EXERCISE >> In this material, which lines include the string "class"? Show them.

DATA FOR ANALYSIS >>
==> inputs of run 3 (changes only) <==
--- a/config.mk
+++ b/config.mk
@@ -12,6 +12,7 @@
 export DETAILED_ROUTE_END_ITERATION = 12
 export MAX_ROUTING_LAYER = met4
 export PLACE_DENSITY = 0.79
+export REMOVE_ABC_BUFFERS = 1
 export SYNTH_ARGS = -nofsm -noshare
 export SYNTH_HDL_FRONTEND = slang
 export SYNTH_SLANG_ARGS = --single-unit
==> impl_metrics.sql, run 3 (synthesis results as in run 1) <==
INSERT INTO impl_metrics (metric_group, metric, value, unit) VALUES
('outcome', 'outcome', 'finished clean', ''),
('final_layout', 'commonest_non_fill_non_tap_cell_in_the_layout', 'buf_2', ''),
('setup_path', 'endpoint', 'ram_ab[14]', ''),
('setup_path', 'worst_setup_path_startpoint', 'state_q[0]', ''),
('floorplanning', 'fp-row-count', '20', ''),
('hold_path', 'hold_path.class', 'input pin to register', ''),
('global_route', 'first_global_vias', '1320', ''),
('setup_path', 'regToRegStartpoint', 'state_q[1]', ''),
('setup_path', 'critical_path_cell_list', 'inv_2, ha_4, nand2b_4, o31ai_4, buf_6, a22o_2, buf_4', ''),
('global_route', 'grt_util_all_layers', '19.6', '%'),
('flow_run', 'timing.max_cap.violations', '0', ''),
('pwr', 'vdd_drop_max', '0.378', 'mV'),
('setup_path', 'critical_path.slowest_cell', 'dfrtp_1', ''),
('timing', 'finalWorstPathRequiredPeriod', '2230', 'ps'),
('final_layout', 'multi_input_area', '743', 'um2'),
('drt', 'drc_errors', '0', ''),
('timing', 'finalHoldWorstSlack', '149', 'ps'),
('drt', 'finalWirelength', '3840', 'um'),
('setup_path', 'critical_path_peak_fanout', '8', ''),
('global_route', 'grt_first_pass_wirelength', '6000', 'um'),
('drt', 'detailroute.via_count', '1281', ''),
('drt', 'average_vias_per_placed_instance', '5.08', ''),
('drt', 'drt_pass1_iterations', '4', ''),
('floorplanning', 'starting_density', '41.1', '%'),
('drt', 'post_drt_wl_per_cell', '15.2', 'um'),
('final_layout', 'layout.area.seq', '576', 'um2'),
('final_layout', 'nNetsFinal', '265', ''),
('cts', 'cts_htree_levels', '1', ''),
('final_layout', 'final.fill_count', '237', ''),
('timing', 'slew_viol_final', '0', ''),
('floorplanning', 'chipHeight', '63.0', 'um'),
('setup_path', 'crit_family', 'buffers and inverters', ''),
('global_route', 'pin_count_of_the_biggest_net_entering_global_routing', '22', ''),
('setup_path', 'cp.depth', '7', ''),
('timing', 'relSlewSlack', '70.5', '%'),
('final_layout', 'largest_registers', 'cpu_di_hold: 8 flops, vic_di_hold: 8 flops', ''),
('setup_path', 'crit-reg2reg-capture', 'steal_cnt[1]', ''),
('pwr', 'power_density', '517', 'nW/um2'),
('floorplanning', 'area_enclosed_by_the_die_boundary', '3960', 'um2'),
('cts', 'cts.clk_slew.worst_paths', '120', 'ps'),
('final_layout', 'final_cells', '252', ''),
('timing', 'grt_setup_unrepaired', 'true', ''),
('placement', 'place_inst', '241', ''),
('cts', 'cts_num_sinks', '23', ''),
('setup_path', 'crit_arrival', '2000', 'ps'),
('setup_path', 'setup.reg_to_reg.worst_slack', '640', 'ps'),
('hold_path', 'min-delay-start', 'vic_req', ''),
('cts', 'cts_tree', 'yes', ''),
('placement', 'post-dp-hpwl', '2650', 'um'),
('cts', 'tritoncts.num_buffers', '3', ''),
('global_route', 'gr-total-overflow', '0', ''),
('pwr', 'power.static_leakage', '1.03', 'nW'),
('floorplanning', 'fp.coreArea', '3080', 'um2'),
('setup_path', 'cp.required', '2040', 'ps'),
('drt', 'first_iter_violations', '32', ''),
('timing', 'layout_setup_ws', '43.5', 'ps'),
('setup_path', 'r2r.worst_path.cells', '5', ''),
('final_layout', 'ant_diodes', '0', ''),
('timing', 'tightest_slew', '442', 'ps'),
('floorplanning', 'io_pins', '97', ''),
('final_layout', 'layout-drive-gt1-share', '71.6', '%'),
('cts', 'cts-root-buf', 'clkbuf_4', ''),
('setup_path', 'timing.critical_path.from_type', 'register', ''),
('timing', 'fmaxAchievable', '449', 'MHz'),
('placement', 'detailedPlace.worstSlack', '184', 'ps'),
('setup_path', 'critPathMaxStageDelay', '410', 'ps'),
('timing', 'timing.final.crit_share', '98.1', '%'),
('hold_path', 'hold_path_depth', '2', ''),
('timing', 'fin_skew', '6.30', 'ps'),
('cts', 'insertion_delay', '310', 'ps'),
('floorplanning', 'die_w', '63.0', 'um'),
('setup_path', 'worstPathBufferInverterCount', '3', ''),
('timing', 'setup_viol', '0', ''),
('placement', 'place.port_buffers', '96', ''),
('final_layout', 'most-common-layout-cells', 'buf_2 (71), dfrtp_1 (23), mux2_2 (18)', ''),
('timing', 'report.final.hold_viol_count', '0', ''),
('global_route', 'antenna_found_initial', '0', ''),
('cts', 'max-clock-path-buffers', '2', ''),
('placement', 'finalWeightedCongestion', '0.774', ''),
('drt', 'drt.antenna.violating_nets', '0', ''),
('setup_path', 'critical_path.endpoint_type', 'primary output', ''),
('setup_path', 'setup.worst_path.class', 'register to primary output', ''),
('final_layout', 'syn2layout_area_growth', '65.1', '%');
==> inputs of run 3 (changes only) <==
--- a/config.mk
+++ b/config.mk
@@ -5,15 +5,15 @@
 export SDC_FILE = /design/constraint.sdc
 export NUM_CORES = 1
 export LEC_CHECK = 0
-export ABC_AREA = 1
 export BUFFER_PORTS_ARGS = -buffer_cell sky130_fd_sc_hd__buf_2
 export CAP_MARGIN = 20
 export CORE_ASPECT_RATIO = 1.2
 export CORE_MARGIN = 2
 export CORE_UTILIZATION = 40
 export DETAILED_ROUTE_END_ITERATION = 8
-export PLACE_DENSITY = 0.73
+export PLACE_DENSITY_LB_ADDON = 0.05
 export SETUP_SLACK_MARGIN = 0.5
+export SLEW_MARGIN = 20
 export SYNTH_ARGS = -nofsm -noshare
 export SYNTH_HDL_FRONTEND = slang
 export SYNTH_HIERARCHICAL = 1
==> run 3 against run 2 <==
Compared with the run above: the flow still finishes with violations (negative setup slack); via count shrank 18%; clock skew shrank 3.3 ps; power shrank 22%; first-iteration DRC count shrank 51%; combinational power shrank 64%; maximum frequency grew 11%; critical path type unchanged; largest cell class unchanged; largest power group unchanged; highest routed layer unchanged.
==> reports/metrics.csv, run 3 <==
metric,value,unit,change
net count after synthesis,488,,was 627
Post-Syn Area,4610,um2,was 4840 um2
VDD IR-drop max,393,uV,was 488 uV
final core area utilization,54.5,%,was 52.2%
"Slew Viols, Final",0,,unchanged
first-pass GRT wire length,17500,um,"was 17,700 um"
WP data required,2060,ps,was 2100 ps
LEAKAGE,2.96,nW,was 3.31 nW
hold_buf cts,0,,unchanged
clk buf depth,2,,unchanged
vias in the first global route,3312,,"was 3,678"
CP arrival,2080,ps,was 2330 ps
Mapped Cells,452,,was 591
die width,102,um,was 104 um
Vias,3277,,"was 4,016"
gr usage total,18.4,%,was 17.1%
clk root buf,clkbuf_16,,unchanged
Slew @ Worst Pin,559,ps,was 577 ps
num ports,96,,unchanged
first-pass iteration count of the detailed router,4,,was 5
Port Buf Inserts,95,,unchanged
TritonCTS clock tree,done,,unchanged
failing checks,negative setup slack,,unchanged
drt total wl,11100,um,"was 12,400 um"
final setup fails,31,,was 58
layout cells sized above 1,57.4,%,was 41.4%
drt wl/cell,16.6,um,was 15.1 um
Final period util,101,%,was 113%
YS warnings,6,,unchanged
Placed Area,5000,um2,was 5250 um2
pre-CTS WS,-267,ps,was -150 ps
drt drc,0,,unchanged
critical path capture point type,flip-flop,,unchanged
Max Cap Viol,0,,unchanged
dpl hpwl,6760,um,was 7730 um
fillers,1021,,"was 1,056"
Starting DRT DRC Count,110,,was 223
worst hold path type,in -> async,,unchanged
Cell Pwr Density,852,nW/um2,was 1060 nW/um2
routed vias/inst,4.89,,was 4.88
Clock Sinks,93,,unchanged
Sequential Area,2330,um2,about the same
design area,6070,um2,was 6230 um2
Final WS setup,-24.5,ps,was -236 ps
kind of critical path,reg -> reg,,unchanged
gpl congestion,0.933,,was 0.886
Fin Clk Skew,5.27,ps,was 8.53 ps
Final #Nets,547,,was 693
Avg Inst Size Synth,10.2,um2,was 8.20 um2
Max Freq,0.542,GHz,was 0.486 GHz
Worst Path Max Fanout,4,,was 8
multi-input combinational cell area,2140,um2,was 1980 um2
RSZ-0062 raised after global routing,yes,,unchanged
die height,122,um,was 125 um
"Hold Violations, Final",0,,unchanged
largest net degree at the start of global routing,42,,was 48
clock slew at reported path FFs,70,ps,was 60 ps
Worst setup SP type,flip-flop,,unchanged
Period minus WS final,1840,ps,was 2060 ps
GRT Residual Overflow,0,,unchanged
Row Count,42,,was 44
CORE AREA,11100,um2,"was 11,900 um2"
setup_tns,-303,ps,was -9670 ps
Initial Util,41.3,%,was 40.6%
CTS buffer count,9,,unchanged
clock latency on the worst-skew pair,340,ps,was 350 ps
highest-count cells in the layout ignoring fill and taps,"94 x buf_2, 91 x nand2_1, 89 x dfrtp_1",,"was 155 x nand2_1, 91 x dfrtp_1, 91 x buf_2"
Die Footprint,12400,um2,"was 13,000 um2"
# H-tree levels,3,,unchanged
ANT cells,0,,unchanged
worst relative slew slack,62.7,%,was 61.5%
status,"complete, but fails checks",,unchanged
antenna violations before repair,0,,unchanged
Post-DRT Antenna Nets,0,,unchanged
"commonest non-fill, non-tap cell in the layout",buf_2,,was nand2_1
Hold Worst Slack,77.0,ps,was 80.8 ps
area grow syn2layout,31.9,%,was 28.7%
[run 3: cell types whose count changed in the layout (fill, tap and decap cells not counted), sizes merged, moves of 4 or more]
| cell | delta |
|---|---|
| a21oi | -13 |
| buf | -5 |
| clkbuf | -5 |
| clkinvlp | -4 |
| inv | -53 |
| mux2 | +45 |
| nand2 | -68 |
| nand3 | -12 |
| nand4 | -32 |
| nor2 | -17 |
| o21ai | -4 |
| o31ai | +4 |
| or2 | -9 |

FINISHED EXERCISE >>
('hold_path', 'hold_path.class', 'input pin to register', ''),
('setup_path', 'setup.worst_path.class', 'register to primary output', ''),
Compared with the run above: the flow still finishes with violations (negative setup slack); via count shrank 18%; clock skew shrank 3.3 ps; power shrank 22%; first-iteration DRC count shrank 51%; combinational power shrank 64%; maximum frequency grew 11%; critical path type unchanged; largest cell class unchanged; largest power group unchanged; highest routed layer unchanged.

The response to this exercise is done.